▶ [RECORDS SUPPLIED]

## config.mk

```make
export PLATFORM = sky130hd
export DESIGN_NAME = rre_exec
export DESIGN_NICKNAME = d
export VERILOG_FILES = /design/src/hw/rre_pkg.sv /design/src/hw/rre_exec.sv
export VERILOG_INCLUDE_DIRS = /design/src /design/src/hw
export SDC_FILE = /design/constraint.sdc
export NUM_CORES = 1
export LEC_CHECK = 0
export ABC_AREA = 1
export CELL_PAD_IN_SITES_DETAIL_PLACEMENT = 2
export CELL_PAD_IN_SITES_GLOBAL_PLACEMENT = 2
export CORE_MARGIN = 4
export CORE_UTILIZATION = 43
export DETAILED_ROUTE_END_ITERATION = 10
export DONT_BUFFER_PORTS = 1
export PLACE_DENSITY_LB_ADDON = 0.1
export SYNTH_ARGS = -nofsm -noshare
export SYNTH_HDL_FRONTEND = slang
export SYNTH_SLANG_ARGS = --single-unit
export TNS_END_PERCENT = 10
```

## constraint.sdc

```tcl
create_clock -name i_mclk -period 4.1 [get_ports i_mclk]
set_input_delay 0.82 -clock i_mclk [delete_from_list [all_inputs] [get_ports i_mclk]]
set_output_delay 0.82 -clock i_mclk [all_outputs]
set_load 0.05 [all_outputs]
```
---
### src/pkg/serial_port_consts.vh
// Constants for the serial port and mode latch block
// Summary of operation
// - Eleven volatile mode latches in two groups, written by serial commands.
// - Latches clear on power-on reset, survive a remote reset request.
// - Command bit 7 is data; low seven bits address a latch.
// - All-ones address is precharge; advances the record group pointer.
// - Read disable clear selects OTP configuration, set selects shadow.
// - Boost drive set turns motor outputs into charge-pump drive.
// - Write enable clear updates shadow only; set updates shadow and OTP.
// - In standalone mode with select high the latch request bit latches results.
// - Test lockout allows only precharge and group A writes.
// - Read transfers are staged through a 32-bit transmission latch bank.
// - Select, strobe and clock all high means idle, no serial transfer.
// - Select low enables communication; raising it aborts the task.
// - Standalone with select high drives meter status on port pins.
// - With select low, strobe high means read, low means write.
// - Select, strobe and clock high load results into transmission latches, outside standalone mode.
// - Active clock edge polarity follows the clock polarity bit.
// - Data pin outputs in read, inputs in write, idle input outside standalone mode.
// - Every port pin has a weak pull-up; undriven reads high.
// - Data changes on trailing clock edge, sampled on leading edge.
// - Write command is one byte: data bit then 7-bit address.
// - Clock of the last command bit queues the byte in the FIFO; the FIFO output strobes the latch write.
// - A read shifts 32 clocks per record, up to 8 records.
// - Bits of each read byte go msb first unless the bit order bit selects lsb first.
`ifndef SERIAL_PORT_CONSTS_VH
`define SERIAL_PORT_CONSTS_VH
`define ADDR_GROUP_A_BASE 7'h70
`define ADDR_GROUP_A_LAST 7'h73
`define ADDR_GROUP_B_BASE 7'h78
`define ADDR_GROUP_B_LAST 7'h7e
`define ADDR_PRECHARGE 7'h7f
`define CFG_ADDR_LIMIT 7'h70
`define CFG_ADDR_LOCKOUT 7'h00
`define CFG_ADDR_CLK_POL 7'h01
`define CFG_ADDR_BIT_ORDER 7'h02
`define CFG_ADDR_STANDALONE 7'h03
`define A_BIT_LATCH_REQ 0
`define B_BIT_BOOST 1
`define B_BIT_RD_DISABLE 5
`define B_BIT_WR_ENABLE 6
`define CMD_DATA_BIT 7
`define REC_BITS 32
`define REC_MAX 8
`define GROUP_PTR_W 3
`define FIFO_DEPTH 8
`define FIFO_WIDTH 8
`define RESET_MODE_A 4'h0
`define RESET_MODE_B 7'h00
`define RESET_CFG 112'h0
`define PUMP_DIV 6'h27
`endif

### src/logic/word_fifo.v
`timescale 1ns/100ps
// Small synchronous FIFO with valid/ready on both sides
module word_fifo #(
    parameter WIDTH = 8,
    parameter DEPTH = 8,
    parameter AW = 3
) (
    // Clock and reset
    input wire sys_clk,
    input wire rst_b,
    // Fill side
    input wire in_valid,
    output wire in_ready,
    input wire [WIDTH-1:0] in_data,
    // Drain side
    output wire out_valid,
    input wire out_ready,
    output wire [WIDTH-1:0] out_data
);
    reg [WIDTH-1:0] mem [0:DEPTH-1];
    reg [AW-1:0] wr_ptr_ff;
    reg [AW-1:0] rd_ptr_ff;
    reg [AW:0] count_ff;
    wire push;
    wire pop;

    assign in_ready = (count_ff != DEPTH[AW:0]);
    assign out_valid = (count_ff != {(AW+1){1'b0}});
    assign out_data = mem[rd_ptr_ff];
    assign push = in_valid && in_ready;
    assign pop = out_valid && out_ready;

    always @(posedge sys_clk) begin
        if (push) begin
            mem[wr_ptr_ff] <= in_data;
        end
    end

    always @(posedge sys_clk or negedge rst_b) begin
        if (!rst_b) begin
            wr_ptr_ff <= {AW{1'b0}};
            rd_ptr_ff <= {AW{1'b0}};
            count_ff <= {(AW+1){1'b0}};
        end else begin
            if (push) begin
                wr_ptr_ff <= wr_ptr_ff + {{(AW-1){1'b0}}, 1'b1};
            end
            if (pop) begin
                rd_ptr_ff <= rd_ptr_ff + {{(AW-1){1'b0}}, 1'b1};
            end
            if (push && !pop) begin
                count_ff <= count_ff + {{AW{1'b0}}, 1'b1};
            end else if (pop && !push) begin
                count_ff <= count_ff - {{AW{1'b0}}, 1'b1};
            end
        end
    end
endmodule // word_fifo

▶ [WORK TASK] Tell me how many lines of the data hold the word "posedge", giving only the number.

▶ [WRITTEN REPLY] 2